What I can hand you with a clear conscience is exactly this: two days of lived experience, the [live] log fragments I could recover (including the two real malformed kanban_complete calls), one on-disk checklist Hina wrote herself, and one set of comparison screenshots. Read it as a story, not a paper.
Also in this series:
- (previous) Han Sheng retires, the prodigy of Tianshui arrives: an NT$11k modded card hosts a 27B agent (how this 27B brain got here)
- (next · hard-core) Pushing context to 256K and crashing: the VRAM-vs-context math (maps to the 503 Loading model above)
Prequel:
- GTX 970 series: the original musing about E2B being too small to carry an agent
FAQ
- Gemma 12B is three times faster than Qwen 27B — why drop it?
- Because this brain runs as an agent on a kanban board, not as a chatbot. Gemma 12B finishes the body of a task and then stops — it never calls kanban_complete to mark the card done. What it drops is the bookkeeping at the end of the procedure. The slower Qwen 27B, when it succeeds, succeeds cleanly: one pass, no protocol violation. tok/s measures how fast it returns a reply, not whether it can hold a procedure across a long session — and those are two different abilities.
- So switching to Qwen 27B fixed everything?

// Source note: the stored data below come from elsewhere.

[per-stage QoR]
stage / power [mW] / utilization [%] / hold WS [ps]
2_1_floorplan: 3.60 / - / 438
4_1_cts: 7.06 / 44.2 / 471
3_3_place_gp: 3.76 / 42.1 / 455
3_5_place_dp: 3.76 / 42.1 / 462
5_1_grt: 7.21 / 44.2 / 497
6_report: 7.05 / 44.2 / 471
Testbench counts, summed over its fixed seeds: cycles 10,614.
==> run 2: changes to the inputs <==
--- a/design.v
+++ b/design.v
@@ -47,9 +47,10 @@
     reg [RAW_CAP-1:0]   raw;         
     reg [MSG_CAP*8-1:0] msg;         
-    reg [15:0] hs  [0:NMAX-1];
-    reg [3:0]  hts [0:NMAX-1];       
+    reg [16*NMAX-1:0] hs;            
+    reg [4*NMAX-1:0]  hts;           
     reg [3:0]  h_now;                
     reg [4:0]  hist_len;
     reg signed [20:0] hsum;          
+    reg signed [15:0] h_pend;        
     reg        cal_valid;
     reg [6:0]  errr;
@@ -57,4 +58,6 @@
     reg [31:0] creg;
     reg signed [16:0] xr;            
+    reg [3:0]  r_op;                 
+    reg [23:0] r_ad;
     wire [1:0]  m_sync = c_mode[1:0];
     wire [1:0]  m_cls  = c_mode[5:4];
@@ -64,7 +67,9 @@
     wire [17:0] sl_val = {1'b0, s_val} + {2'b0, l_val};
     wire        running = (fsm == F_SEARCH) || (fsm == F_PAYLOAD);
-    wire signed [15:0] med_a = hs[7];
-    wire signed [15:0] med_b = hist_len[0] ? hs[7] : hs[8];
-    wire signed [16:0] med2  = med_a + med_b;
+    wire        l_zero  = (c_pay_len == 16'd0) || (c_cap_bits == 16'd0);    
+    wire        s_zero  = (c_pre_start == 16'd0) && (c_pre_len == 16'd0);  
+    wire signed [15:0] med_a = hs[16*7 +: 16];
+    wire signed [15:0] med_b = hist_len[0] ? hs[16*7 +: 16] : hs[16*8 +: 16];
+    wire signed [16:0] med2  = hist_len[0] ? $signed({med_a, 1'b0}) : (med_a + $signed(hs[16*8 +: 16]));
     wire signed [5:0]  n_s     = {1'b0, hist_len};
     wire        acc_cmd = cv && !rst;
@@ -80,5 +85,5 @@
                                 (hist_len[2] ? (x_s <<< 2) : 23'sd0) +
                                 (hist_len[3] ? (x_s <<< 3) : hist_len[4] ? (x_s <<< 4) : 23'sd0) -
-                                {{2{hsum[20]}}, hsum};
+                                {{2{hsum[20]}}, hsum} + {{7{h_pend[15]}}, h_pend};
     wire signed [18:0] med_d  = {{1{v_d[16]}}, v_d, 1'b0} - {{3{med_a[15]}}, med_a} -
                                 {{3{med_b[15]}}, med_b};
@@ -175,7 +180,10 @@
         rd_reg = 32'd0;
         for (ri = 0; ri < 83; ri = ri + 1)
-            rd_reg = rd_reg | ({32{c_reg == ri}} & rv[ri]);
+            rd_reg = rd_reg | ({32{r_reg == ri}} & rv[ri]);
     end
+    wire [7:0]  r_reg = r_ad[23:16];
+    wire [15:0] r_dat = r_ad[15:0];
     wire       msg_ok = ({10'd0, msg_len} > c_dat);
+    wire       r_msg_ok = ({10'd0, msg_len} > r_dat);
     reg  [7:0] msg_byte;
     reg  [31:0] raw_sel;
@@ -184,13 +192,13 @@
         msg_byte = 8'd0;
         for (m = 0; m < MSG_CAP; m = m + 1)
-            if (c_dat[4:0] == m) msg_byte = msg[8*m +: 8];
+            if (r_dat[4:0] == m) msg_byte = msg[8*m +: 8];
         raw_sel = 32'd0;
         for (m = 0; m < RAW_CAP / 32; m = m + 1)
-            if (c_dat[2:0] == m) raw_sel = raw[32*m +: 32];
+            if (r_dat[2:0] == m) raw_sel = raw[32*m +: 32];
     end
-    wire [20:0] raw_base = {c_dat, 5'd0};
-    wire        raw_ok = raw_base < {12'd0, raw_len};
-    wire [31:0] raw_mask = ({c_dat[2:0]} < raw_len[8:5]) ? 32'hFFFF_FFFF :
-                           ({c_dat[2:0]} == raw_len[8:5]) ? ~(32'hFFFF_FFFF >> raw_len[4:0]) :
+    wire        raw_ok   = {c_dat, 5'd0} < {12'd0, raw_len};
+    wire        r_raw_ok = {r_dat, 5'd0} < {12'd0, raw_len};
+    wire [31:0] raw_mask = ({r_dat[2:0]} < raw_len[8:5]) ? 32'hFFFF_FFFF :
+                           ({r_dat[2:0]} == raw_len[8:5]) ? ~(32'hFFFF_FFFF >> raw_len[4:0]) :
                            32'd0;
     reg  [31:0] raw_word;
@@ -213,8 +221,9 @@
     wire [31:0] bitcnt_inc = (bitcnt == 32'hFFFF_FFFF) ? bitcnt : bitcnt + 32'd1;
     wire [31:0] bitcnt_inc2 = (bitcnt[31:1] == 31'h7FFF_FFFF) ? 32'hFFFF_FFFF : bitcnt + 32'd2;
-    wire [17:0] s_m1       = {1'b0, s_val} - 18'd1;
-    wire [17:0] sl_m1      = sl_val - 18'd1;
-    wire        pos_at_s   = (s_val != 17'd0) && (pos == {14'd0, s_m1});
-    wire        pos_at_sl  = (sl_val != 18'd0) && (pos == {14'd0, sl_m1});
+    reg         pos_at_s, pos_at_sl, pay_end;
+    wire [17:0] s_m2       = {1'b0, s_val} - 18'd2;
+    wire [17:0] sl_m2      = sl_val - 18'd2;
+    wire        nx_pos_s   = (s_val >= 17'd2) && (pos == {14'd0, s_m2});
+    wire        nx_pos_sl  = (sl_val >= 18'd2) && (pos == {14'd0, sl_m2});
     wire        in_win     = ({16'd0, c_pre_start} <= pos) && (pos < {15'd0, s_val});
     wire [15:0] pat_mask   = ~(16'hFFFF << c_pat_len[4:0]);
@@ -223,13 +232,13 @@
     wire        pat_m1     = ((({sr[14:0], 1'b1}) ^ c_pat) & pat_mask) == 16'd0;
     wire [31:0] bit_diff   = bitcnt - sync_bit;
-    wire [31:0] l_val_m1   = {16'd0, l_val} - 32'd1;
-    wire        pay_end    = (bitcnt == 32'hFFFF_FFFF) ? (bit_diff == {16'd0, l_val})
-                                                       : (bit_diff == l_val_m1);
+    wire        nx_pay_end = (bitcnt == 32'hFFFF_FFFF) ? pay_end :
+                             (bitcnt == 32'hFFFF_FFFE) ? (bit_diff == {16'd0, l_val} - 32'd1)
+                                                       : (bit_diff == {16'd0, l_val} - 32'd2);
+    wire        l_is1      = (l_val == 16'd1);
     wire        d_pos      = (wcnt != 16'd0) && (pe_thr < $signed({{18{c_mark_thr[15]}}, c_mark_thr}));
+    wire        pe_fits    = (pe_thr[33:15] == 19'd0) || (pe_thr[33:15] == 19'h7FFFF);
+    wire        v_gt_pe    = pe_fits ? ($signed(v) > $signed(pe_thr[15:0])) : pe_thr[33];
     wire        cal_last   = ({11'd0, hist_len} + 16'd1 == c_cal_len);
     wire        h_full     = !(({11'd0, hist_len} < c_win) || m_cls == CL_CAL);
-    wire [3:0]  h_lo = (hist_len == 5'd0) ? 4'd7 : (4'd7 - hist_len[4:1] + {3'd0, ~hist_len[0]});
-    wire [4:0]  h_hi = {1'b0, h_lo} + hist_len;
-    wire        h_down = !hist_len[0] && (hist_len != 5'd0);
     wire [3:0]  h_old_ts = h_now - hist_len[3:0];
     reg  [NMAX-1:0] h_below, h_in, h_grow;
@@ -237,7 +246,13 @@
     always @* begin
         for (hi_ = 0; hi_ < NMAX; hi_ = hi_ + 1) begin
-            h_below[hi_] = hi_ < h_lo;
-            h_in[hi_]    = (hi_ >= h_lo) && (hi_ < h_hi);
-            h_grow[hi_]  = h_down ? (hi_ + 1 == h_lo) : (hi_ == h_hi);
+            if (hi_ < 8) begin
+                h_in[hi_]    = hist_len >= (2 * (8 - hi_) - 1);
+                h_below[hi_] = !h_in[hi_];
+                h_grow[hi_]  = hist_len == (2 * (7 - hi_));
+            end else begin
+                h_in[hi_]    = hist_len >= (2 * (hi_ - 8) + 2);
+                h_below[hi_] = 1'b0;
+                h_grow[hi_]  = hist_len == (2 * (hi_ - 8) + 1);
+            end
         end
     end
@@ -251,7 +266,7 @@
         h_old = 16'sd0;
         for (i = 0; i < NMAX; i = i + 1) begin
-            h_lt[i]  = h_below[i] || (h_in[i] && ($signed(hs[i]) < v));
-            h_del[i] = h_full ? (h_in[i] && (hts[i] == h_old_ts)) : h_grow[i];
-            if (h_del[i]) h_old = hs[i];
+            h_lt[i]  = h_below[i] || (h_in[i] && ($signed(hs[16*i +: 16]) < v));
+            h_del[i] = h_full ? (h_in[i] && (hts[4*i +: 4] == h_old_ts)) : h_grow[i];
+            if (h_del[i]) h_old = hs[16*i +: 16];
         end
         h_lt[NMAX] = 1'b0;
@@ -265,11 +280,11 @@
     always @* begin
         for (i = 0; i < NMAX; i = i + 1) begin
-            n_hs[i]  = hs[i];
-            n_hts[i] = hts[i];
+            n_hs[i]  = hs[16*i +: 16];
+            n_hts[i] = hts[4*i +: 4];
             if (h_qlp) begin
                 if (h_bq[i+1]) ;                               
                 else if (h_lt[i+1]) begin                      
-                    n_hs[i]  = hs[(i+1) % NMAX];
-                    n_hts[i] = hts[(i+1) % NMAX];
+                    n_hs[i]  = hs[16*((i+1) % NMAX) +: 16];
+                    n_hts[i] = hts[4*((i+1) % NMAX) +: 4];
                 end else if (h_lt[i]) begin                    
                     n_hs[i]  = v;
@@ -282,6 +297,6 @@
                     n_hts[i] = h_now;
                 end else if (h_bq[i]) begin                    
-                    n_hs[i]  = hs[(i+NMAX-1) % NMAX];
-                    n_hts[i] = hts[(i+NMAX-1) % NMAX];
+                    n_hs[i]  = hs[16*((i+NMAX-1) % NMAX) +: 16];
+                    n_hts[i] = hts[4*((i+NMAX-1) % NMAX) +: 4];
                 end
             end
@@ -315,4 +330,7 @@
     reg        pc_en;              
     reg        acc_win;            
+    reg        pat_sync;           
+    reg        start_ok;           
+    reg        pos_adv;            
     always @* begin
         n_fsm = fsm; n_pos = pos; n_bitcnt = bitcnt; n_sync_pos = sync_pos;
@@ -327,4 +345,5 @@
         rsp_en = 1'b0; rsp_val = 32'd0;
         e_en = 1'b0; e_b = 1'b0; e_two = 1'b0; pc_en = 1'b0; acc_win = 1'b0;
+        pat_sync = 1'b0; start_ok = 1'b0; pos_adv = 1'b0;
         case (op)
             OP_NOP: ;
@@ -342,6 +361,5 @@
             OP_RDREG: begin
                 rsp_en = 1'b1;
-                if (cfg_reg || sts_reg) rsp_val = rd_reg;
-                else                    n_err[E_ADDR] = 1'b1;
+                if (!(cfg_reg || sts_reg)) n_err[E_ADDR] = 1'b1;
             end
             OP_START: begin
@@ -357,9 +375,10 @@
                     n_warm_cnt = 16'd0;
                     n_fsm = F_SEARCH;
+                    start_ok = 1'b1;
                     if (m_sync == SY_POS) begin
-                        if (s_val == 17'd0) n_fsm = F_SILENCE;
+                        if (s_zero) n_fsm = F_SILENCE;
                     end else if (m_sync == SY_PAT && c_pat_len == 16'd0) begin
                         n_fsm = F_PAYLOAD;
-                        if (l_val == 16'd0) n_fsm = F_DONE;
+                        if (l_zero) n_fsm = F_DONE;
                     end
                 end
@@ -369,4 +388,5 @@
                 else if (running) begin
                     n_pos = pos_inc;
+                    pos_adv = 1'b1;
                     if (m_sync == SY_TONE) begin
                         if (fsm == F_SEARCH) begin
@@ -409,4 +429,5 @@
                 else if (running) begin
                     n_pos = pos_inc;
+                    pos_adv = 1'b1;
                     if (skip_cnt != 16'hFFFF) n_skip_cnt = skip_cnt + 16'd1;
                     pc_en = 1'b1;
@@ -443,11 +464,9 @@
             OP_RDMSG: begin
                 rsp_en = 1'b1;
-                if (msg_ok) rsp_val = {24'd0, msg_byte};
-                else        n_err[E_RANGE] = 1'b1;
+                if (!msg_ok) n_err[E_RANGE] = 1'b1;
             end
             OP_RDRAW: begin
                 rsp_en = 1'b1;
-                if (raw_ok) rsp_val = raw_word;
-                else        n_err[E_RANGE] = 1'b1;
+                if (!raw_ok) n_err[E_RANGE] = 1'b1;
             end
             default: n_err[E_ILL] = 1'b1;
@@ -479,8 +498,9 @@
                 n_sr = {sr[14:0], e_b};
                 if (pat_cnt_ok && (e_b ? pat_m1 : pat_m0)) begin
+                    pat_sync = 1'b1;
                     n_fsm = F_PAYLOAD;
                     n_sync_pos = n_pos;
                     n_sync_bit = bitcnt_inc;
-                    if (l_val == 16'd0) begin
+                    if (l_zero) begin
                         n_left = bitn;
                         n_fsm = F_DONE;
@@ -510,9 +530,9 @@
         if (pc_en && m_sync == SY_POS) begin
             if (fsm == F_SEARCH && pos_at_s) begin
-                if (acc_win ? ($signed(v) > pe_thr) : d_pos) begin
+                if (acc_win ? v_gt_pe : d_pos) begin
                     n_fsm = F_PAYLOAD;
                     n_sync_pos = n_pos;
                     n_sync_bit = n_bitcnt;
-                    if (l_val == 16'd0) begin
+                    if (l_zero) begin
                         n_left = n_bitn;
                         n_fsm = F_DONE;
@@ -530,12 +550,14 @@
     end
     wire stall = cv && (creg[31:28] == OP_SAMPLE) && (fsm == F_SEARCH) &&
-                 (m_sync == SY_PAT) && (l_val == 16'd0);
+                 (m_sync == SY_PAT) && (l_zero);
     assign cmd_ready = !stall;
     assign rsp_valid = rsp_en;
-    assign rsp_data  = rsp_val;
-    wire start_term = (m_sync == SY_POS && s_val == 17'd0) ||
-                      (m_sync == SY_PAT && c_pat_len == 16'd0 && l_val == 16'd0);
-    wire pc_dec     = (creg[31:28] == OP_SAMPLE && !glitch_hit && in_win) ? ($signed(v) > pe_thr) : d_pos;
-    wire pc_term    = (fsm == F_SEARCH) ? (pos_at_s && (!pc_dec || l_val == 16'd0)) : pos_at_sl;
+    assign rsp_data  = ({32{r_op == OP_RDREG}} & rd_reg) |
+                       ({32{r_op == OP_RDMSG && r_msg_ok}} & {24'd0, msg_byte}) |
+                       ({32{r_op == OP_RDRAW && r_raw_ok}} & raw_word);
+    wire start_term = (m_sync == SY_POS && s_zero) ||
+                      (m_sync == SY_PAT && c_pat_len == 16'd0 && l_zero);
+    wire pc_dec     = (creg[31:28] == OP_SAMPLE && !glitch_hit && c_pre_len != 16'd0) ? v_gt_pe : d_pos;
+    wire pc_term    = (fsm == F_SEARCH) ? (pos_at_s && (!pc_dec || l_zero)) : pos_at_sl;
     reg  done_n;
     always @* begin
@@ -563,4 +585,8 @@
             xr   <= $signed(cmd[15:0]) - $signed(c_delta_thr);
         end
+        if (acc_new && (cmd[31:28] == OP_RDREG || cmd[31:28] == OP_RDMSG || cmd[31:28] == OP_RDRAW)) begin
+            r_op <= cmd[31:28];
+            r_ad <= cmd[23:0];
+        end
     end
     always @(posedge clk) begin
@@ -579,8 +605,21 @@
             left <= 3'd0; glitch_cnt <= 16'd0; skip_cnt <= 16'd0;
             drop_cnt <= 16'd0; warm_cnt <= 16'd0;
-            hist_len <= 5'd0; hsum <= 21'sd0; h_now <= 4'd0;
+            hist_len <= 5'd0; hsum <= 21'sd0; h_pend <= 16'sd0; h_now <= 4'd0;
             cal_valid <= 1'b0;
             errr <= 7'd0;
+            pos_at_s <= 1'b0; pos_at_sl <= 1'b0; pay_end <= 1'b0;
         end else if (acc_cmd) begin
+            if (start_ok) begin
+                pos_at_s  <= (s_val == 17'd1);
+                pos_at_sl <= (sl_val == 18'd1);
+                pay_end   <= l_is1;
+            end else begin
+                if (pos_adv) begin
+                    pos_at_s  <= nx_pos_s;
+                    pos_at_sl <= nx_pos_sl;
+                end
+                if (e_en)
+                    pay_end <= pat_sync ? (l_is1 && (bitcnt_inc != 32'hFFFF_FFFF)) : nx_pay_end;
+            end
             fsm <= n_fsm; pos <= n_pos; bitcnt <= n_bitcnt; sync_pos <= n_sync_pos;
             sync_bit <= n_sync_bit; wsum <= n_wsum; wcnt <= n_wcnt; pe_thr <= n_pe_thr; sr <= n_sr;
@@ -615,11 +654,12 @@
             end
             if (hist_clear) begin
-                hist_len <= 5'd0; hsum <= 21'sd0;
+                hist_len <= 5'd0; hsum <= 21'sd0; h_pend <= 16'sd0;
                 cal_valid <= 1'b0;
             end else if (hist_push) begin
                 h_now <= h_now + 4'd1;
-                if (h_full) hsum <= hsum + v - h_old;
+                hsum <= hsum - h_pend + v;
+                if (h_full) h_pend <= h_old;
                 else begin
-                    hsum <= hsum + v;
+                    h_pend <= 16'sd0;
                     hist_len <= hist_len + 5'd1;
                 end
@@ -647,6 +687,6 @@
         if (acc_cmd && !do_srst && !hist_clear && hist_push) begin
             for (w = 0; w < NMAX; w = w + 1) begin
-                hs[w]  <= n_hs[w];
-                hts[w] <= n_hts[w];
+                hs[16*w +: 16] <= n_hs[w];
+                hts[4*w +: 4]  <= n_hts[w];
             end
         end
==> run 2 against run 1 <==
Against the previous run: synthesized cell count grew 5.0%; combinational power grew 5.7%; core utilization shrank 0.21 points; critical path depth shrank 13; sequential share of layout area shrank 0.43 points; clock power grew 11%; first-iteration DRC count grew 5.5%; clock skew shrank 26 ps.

- No — don't read it that way. On the same kanban test, both brains went 2 for 3. The real difference is in the quality of the wins: Qwen's two successes were clean one-pass runs with no violations, while Gemma's two only passed on retry after a first-pass protocol violation. Qwen also held an incident-style task that used to choke Gemma. And Qwen's one failure — a short checklist card — went through fine once I fixed the prompt, so even that miss was a prompt problem, not a dumb model.
- Is this a benchmark? Is there a clean failure rate?
- No, it's a case study. There's no controlled paired eval and no clean success/failure rate. The logs from Gemma's worst stretch got rotated out, and the fragments I can still pull actually show Gemma looking mostly fine — which is exactly the point: a model that forgets to call a tool leaves no error line, so omissions are invisible and the success counts in your logs lie to you. What I'm offering is two days of lived experience plus the on-disk artifacts I could recover.